— What is being asked —
Copy the entries out again in full.
== Records supplied ==
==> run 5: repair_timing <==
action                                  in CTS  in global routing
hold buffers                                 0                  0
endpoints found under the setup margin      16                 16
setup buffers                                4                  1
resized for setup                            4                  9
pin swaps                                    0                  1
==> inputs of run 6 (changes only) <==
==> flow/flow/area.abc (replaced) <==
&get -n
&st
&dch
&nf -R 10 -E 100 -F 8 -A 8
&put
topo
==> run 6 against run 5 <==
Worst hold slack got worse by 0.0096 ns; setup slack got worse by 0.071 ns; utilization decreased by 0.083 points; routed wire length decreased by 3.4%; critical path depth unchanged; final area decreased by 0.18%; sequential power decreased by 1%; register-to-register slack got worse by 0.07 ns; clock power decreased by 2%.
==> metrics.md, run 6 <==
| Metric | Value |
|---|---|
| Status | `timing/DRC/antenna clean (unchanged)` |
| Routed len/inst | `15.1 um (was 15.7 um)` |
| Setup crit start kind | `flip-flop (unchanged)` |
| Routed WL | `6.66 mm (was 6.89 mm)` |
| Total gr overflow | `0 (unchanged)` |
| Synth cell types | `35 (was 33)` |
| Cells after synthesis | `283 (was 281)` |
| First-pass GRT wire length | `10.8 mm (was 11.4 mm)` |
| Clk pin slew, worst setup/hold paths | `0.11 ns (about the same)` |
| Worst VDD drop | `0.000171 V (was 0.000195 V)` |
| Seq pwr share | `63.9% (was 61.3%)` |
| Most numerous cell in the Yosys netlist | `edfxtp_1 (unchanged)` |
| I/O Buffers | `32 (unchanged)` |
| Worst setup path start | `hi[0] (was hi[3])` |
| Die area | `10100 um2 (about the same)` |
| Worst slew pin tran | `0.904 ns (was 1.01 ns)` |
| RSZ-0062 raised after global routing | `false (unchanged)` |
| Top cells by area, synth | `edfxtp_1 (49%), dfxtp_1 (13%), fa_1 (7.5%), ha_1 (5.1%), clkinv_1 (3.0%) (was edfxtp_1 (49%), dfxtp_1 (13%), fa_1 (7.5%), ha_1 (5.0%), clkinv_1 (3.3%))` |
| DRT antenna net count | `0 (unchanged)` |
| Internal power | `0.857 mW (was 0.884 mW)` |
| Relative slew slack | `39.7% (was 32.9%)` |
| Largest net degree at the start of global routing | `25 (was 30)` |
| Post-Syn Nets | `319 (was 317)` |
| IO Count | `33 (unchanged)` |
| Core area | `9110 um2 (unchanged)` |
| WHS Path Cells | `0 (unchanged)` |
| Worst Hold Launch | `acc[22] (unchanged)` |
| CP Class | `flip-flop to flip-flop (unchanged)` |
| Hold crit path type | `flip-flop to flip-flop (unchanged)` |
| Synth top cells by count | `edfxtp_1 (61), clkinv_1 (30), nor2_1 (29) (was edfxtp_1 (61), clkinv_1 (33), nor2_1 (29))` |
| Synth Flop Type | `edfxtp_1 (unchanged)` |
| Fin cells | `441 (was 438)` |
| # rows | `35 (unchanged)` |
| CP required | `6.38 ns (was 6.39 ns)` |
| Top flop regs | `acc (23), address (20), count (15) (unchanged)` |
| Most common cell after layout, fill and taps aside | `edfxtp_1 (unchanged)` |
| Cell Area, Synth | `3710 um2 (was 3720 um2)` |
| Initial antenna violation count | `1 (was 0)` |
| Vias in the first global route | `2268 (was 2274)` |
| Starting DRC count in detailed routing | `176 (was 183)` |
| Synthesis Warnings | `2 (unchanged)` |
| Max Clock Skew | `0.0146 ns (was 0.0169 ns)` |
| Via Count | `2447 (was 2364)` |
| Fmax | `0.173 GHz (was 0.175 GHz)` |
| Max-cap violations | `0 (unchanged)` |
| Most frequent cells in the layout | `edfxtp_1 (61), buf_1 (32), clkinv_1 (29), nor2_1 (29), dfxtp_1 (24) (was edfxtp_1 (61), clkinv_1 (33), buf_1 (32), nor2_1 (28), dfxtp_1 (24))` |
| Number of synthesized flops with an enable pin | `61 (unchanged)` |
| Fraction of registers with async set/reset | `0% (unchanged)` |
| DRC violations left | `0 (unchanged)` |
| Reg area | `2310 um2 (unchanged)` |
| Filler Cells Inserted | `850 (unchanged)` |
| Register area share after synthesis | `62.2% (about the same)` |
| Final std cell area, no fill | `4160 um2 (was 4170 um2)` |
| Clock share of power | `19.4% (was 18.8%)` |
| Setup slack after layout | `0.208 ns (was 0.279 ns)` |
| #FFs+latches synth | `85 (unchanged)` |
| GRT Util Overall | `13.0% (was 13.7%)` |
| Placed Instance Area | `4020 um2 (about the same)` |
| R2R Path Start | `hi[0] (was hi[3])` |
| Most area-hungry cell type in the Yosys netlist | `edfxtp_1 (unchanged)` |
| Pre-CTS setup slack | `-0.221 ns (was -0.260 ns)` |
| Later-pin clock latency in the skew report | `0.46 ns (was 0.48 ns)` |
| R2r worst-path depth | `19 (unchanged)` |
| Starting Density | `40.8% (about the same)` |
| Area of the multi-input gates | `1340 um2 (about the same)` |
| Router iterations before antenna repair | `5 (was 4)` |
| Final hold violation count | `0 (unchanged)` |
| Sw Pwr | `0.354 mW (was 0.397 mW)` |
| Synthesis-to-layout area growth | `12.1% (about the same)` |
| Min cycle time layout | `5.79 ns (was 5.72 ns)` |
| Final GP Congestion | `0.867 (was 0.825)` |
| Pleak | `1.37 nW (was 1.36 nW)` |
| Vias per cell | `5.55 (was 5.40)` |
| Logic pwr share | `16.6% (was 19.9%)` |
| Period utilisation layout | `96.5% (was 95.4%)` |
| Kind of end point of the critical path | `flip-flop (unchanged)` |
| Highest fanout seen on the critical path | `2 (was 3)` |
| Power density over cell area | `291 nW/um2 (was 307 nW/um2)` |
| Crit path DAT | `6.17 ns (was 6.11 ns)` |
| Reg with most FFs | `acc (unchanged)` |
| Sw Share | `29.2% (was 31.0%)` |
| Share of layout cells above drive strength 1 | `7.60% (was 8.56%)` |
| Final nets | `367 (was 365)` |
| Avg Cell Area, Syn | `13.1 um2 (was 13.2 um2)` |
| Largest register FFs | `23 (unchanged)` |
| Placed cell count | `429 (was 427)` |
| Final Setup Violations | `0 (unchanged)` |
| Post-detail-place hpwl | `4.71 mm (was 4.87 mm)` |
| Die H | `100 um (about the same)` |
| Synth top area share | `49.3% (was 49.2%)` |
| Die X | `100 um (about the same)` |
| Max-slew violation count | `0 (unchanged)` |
===
— Output for this task —
==> run 5: repair_timing <==
action                                  in CTS  in global routing
hold buffers                                 0                  0
endpoints found under the setup margin      16                 16
setup buffers                                4                  1
resized for setup                            4                  9
pin swaps                                    0                  1
==> inputs of run 6 (changes only) <==
==> flow/flow/area.abc (replaced) <==
&get -n
&st
&dch
&nf -R 10 -E 100 -F 8 -A 8
&put
topo
==> run 6 against run 5 <==
Worst hold slack got worse by 0.0096 ns; setup slack got worse by 0.071 ns; utilization decreased by 0.083 points; routed wire length decreased by 3.4%; critical path depth unchanged; final area decreased by 0.18%; sequential power decreased by 1%; register-to-register slack got worse by 0.07 ns; clock power decreased by 2%.
==> metrics.md, run 6 <==
| Metric | Value |
|---|---|
| Status | `timing/DRC/antenna clean (unchanged)` |
| Routed len/inst | `15.1 um (was 15.7 um)` |
| Setup crit start kind | `flip-flop (unchanged)` |
| Routed WL | `6.66 mm (was 6.89 mm)` |
| Total gr overflow | `0 (unchanged)` |
| Synth cell types | `35 (was 33)` |
| Cells after synthesis | `283 (was 281)` |
| First-pass GRT wire length | `10.8 mm (was 11.4 mm)` |
| Clk pin slew, worst setup/hold paths | `0.11 ns (about the same)` |
| Worst VDD drop | `0.000171 V (was 0.000195 V)` |
| Seq pwr share | `63.9% (was 61.3%)` |
| Most numerous cell in the Yosys netlist | `edfxtp_1 (unchanged)` |
| I/O Buffers | `32 (unchanged)` |
| Worst setup path start | `hi[0] (was hi[3])` |
| Die area | `10100 um2 (about the same)` |
| Worst slew pin tran | `0.904 ns (was 1.01 ns)` |
| RSZ-0062 raised after global routing | `false (unchanged)` |
| Top cells by area, synth | `edfxtp_1 (49%), dfxtp_1 (13%), fa_1 (7.5%), ha_1 (5.1%), clkinv_1 (3.0%) (was edfxtp_1 (49%), dfxtp_1 (13%), fa_1 (7.5%), ha_1 (5.0%), clkinv_1 (3.3%))` |
| DRT antenna net count | `0 (unchanged)` |
| Internal power | `0.857 mW (was 0.884 mW)` |
| Relative slew slack | `39.7% (was 32.9%)` |
| Largest net degree at the start of global routing | `25 (was 30)` |
| Post-Syn Nets | `319 (was 317)` |
| IO Count | `33 (unchanged)` |
| Core area | `9110 um2 (unchanged)` |
| WHS Path Cells | `0 (unchanged)` |
| Worst Hold Launch | `acc[22] (unchanged)` |
| CP Class | `flip-flop to flip-flop (unchanged)` |
| Hold crit path type | `flip-flop to flip-flop (unchanged)` |
| Synth top cells by count | `edfxtp_1 (61), clkinv_1 (30), nor2_1 (29) (was edfxtp_1 (61), clkinv_1 (33), nor2_1 (29))` |
| Synth Flop Type | `edfxtp_1 (unchanged)` |
| Fin cells | `441 (was 438)` |
| # rows | `35 (unchanged)` |
| CP required | `6.38 ns (was 6.39 ns)` |
| Top flop regs | `acc (23), address (20), count (15) (unchanged)` |
| Most common cell after layout, fill and taps aside | `edfxtp_1 (unchanged)` |
| Cell Area, Synth | `3710 um2 (was 3720 um2)` |
| Initial antenna violation count | `1 (was 0)` |
| Vias in the first global route | `2268 (was 2274)` |
| Starting DRC count in detailed routing | `176 (was 183)` |
| Synthesis Warnings | `2 (unchanged)` |
| Max Clock Skew | `0.0146 ns (was 0.0169 ns)` |
| Via Count | `2447 (was 2364)` |
| Fmax | `0.173 GHz (was 0.175 GHz)` |
| Max-cap violations | `0 (unchanged)` |
| Most frequent cells in the layout | `edfxtp_1 (61), buf_1 (32), clkinv_1 (29), nor2_1 (29), dfxtp_1 (24) (was edfxtp_1 (61), clkinv_1 (33), buf_1 (32), nor2_1 (28), dfxtp_1 (24))` |
| Number of synthesized flops with an enable pin | `61 (unchanged)` |
| Fraction of registers with async set/reset | `0% (unchanged)` |
| DRC violations left | `0 (unchanged)` |
| Reg area | `2310 um2 (unchanged)` |
| Filler Cells Inserted | `850 (unchanged)` |
| Register area share after synthesis | `62.2% (about the same)` |
| Final std cell area, no fill | `4160 um2 (was 4170 um2)` |
| Clock share of power | `19.4% (was 18.8%)` |
| Setup slack after layout | `0.208 ns (was 0.279 ns)` |
| #FFs+latches synth | `85 (unchanged)` |
| GRT Util Overall | `13.0% (was 13.7%)` |
| Placed Instance Area | `4020 um2 (about the same)` |
| R2R Path Start | `hi[0] (was hi[3])` |
| Most area-hungry cell type in the Yosys netlist | `edfxtp_1 (unchanged)` |
| Pre-CTS setup slack | `-0.221 ns (was -0.260 ns)` |
| Later-pin clock latency in the skew report | `0.46 ns (was 0.48 ns)` |
| R2r worst-path depth | `19 (unchanged)` |
| Starting Density | `40.8% (about the same)` |
| Area of the multi-input gates | `1340 um2 (about the same)` |
| Router iterations before antenna repair | `5 (was 4)` |
| Final hold violation count | `0 (unchanged)` |
| Sw Pwr | `0.354 mW (was 0.397 mW)` |
| Synthesis-to-layout area growth | `12.1% (about the same)` |
| Min cycle time layout | `5.79 ns (was 5.72 ns)` |
| Final GP Congestion | `0.867 (was 0.825)` |
| Pleak | `1.37 nW (was 1.36 nW)` |
| Vias per cell | `5.55 (was 5.40)` |
| Logic pwr share | `16.6% (was 19.9%)` |
| Period utilisation layout | `96.5% (was 95.4%)` |
| Kind of end point of the critical path | `flip-flop (unchanged)` |
| Highest fanout seen on the critical path | `2 (was 3)` |
| Power density over cell area | `291 nW/um2 (was 307 nW/um2)` |
| Crit path DAT | `6.17 ns (was 6.11 ns)` |
| Reg with most FFs | `acc (unchanged)` |
| Sw Share | `29.2% (was 31.0%)` |
| Share of layout cells above drive strength 1 | `7.60% (was 8.56%)` |
| Final nets | `367 (was 365)` |
| Avg Cell Area, Syn | `13.1 um2 (was 13.2 um2)` |
| Largest register FFs | `23 (unchanged)` |
| Placed cell count | `429 (was 427)` |
| Final Setup Violations | `0 (unchanged)` |
| Post-detail-place hpwl | `4.71 mm (was 4.87 mm)` |
| Die H | `100 um (about the same)` |
| Synth top area share | `49.3% (was 49.2%)` |
| Die X | `100 um (about the same)` |
| Max-slew violation count | `0 (unchanged)` |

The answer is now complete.